Galloway v. State, 938 N.E.2d 699, 708 (Ind. 2010), reh’g denied
Rationale
• The rationale underlying the insanity defense is that a legally insane person is unable to form the requisite criminal intent.
Galloway v. State, 938 N.E.2d 699, 708 n. 6 (Ind. 2010), reh’g denied
Presumption of sanity
• It is clearly the law in this State that the defendant in a criminal prosecution is presumed to be sane.
Young v. State, 280 N.E.2d 595, 597 (Ind. 1972)

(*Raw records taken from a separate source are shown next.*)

`config.mk`:
```
export PLATFORM = sky130hd
export DESIGN_NAME = controlador_hamming_flat
export DESIGN_NICKNAME = d
export VERILOG_FILES = /design/src/rtl/hamming_pkg.sv /design/src/rtl/controlador_hamming_if.sv /design/src/rtl/controlador_hamming_rotador_mux.sv /design/src/rtl/controlador_hamming.sv /design/src/flat_wrapper.sv
export SDC_FILE = /design/constraint.sdc
export NUM_CORES = 1
export LEC_CHECK = 0
export BUFFER_PORTS_ARGS = -buffer_cell sky130_fd_sc_hd__buf_2
export CAP_MARGIN = 0
export CORE_MARGIN = 8
export CORE_UTILIZATION = 56
export CTS_BUF_LIST = sky130_fd_sc_hd__clkbuf_4 sky130_fd_sc_hd__clkbuf_8 sky130_fd_sc_hd__clkbuf_16
export CTS_CLUSTER_SIZE = 12
export DETAILED_ROUTE_END_ITERATION = 8
export GPL_ROUTABILITY_DRIVEN = 0
export PLACE_DENSITY = 0.8
export SYNTH_ARGS = -nofsm -noshare
export SYNTH_HDL_FRONTEND = slang
export SYNTH_SLANG_ARGS = --single-unit
```
`constraint.sdc`:
```
create_clock -name reloj -period 3.2 [get_ports reloj]
set_clock_uncertainty 0.05 [all_clocks]
set_input_delay 0.64 -clock reloj [delete_from_list [all_inputs] [get_ports reloj]]
set_output_delay 0.64 -clock reloj [all_outputs]
set_load 0.05 [all_outputs]
```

See Clay v. State, 572 N.E.2d 1362, 1364 (Ind. Ct. App. 1991), trans. denied(“The law presumes a criminal defendant is compos mentis, that is, has the use and control of his mental faculties at all stages of a criminal proceeding.”)
• “In a criminal case it is convenient to require the accused, if he wishes to raise the question of sanity, to produce evidence of his insanity. This saves the state the fruitless trouble of proving sanity in the great number of cases where the question will not be raised. The vehicle for accomplishing this saving of time is the presumption of sanity.”
Young v. State, 280 N.E.2d 595, 597 (Ind. 1972)(quoting McCormick, Law of Evidence, § 309, at 641 (1954))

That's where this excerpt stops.